On How Iterative Magnitude Pruning Discovers Local Receptive Fields in Fully Connected Neural Networks

TL;DR

This paper investigates how iterative magnitude pruning (IMP) in fully connected neural networks promotes the emergence of local receptive fields by increasing the non-Gaussianity of neural representations, revealing a mechanism for IMP's success.

Contribution

It demonstrates that IMP enhances non-Gaussian statistics in network activations, leading to localized receptive fields, and introduces a new cavity method to measure weight effects on representation statistics.

Findings

IMP requires non-Gaussian input statistics to discover local RFs.

IMP systematically increases non-Gaussianity of pre-activations.

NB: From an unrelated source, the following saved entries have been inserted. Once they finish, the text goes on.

This is an optimization exercise on Yosys and OpenROAD, whose aim is small area, a short achievable clock period and few clock cycles per item, not a production implementation. RTL that was checked went through simulation tests only; none was proved equivalent to the original.

== quartz ==
==> module SNN, before the edit <==
module SNN(
	input            clk,
	input            rst_n,
	input            in_valid,
	input [7:0]      img,
	input [7:0]      ker,
	input [7:0]      weight,
	output reg       out_valid,
	output reg [9:0] out_data
);
integer k;
reg        v0;
reg  [2:0] col, row;
reg        im;
reg  [7:0] win [0:12];           
always @(posedge clk or negedge rst_n) begin
	if (!rst_n) v0 <= 1'b0;
	else        v0 <= in_valid;
end
always @(posedge clk) begin
	win[0] <= img;
	for (k = 1; k < 13; k = k + 1) win[k] <= win[k-1];
end
always @(posedge clk or negedge rst_n) begin
	if (!rst_n) begin
		col <= 3'd0; row <= 3'd0; im <= 1'b0;
	end else if (v0) begin
		if (col == 3'd5) begin
			col <= 3'd0;
			if (row == 3'd5) begin
				row <= 3'd0;
				im  <= ~im;
			end else begin
				row <= row + 3'd1;
			end
		end else begin
			col <= col + 3'd1;
		end
	end
end
reg  [7:0] kr [0:8];
reg  [7:0] wr [0:3];
wire [3:0] w0_idx = row[0] ? {1'b0, col} + 4'd6 : {1'b0, col};
wire       w0_ok  = !im && (row[2:1] == 2'b00);
reg  [8:0] ld_sel;
always @(*) begin
	for (k = 0; k < 9; k = k + 1)
		ld_sel[k] = (k == 0) ? !v0 : (v0 && w0_ok && w0_idx == k - 1);
end
always @(posedge clk) begin
	for (k = 0; k < 9; k = k + 1)
		if (in_valid && ld_sel[k]) kr[k] <= ker;
	for (k = 0; k < 4; k = k + 1)
		if (in_valid && ld_sel[k]) wr[k] <= weight;
end
wire [17:0] a_s, a_c;
wire [18:0] b_s, b_c;
wire [19:0] c_s, c_c;
reg  [17:0] ra_s, ra_c;
reg  [18:0] rb_s, rb_c;
reg  [19:0] rc_s, rc_c;
csa_conv_a u_a(.k0(kr[0]), .x0(win[12]), .k1(kr[1]), .x1(win[11]), .k2(kr[2]), .x2(win[10]),
               .s(a_s), .c(a_c));
csa_conv_b u_b(.k0(kr[3]), .x0(win[7]), .k1(kr[4]), .x1(win[6]), .k2(kr[5]), .x2(win[5]),
               .r0(ra_s), .r1(ra_c), .s(b_s), .c(b_c));
csa_conv_c u_c(.k0(kr[6]), .x0(win[2]), .k1(kr[7]), .x1(win[1]), .k2(kr[8]), .x2(win[0]),
               .r0(rb_s), .r1(rb_c), .s(c_s), .c(c_c));
always @(posedge clk) begin
	ra_s <= a_s; ra_c <= a_c;
	rb_s <= b_s; rb_c <= b_c;
	rc_s <= c_s; rc_c <= c_c;
end
reg       d_v;
reg [1:0] d_i, d_j;
reg       d_im;
always @(posedge clk or negedge rst_n) begin
	if (!rst_n) d_v <= 1'b0;
	else        d_v <= v0 && (row >= 3'd2) && (col >= 3'd2);
end
always @(posedge clk) begin
	d_i  <= row[1:0] - 2'd2;
	d_j  <= col[1:0] - 2'd2;
	d_im <= im;
end
wire [19:0] cs_s     = ~rc_s;
wire [19:0] cs_c     = ~rc_c;
wire [19:0] conv_sum = cs_s + cs_c;
reg  [19:0] pm [0:1];
wire        d_b     = d_j[1];
wire        d_first = !d_i[0] && !d_j[0];
wire        d_last  =  d_i[0] &&  d_j[0];
wire [19:0] pm_cur  = pm[d_b];
wire [20:0] d_cmp   = {1'b0, cs_s} + {1'b0, cs_c} + {1'b0, ~pm_cur};
always @(posedge clk) begin
	if (d_v && (d_first || d_cmp[20])) pm[d_b] <= conv_sum;
end
reg       e_v, e_b, e_a, e_im;
always @(posedge clk or negedge rst_n) begin
	if (!rst_n) e_v <= 1'b0;
	else        e_v <= d_v && d_last;
end
always @(posedge clk) begin
	e_b <= d_b; e_a <= d_i[1]; e_im <= d_im;
end
wire [35:0] e_s, e_c;
csa_div255 u_e(.r0(pm[e_b]), .s(e_s), .c(e_c));
wire [35:0] e_sum = e_s + e_c;
reg  [11:0] q1;
reg         f_v, f_b, f_a, f_im;
always @(posedge clk or negedge rst_n) begin
	if (!rst_n) f_v <= 1'b0;
	else        f_v <= e_v;
end
always @(posedge clk) begin
	q1 <= e_sum[35:24];
	f_b <= e_b; f_a <= e_a; f_im <= e_im;
end
wire [21:0] f_s, f_c;
csa_div9 u_f(.r0(q1), .s(f_s), .c(f_c));
wire [21:0] f_sum = f_s + f_c;
reg  [7:0]  pq;
reg  [4:0]  mo;                  
reg  [3:0]  mt, mn;              
function [12:0] booth;           
	input [7:0] y;
	integer i;
	reg [8:0] z;
	begin
		z = {y, 1'b0};
		for (i = 0; i < 4; i = i + 1) begin
			booth[i]     = z[2*i+1] ^ z[2*i];
			booth[5+i]   = (z[2*i+2] & ~z[2*i+1] & ~z[2*i]) | (~z[2*i+2] & z[2*i+1] & z[2*i]);
			booth[9+i]   = z[2*i+2] & ~(z[2*i+1] & z[2*i]);
		end
		booth[4] = y[7];
	end
endfunction
reg         m0_v, m1_v, m_b, m_a, m_im;
always @(posedge clk or negedge rst_n) begin
	if (!rst_n) begin
		m0_v <= 1'b0; m1_v <= 1'b0;
	end else begin
		m0_v <= f_v;
		m1_v <= m0_v;
	end
end
always @(posedge clk) begin
	if (f_v) begin
		pq  <= f_sum[21:14];
		m_b <= f_b; m_a <= f_a; m_im <= f_im;
		{mn, mt, mo} <= booth(f_b ? wr[2] : wr[0]);
	end else if (m0_v) begin
		{mn, mt, mo} <= booth(m_b ? wr[3] : wr[1]);
	end
end
reg  [16:0] mres, mres_d;
wire [16:0] madd = m_b ? mres_d : 17'd0;
wire [16:0] m_s, m_c;
csa_mac u_m(.x(pq), .one(mo), .two(mt), .neg(mn), .r0(madd), .s(m_s), .c(m_c));
wire [16:0] mac_res = m_s + m_c;
always @(posedge clk) begin
	mres   <= mac_res;
	mres_d <= mres;
end
reg        h_v, h_s;
always @(posedge clk or negedge rst_n) begin
	if (!rst_n) h_v <= 1'b0;
	else        h_v <= (m0_v || m1_v) && m_b;
end
always @(posedge clk) begin
	h_s <= m1_v;
end
wire [15:0] h_y   = mres[16:1];
wire [16:0] h_t   = h_y + {8'd0, h_y[15:8]} + 17'd1;
wire [7:0]  h_e   = h_t[15:8];
reg  [7:0]  e0 [0:3];
wire [1:0]  h_idx = {m_a, h_s};
wire [7:0]  eref  = e0[h_idx];
always @(posedge clk) begin
	if (h_v && !m_im) e0[h_idx] <= h_e;
end
reg  [9:0] dacc;
wire [9:0] dbase = (h_idx == 2'd0) ? 10'd0 : dacc;
wire [9:0] d_up  = dbase + {2'd0, h_e} - {2'd0, eref};
wire [9:0] d_dn  = dbase + {2'd0, eref} - {2'd0, h_e};
wire [9:0] dnew  = (eref > h_e) ? d_dn : d_up;
wire       h_fin = h_v && m_im && (h_idx == 2'd3);
always @(posedge clk) begin
	if (h_v && m_im) dacc <= dnew;
end
always @(posedge clk or negedge rst_n) begin
	if (!rst_n) begin
		out_valid <= 1'b0;
		out_data  <= 10'd0;
	end else begin
		out_valid <= h_fin;
		out_data  <= (h_fin && dnew[9:4] != 6'd0) ? dnew : 10'd0;
	end
end
endmodule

The cavity method quantifies how individual weights influence representation statistics.

Abstract

Since its use in the Lottery Ticket Hypothesis, iterative magnitude pruning (IMP) has become a popular method for extracting sparse subnetworks that can be trained to high performance. Despite its success, the mechanism that drives the success of IMP remains unclear. One possibility is that IMP is capable of extracting subnetworks with good inductive biases that facilitate performance. Supporting this idea, recent work showed that applying IMP to fully connected neural networks (FCNs) leads to the emergence of local receptive fields (RFs), a feature of mammalian visual cortex and convolutional neural networks that facilitates image processing. However, it remains unclear why IMP would uncover localized features in the first place. Inspired by results showing that training on synthetic images with highly non-Gaussian statistics (e.g., sharp edges) is sufficient to drive the emergence of local RFs in FCNs, we hypothesize that IMP iteratively increases the non-Gaussian statistics of FCN representations, creating a feedback loop that enhances localization. Here, we demonstrate first that non-Gaussian input statistics are indeed necessary for IMP to discover localized RFs. We then develop a new method for measuring the effect of individual weights on the statistics of the FCN representations ("cavity method"), which allows us to show that IMP systematically increases the non-Gaussianity of pre-activations, leading to the formation of localized RFs. Our work, which is the first to study the effect of IMP on the statistics of the representations of neural networks, sheds parsimonious light on one way in which IMP can drive the formation of strong inductive biases.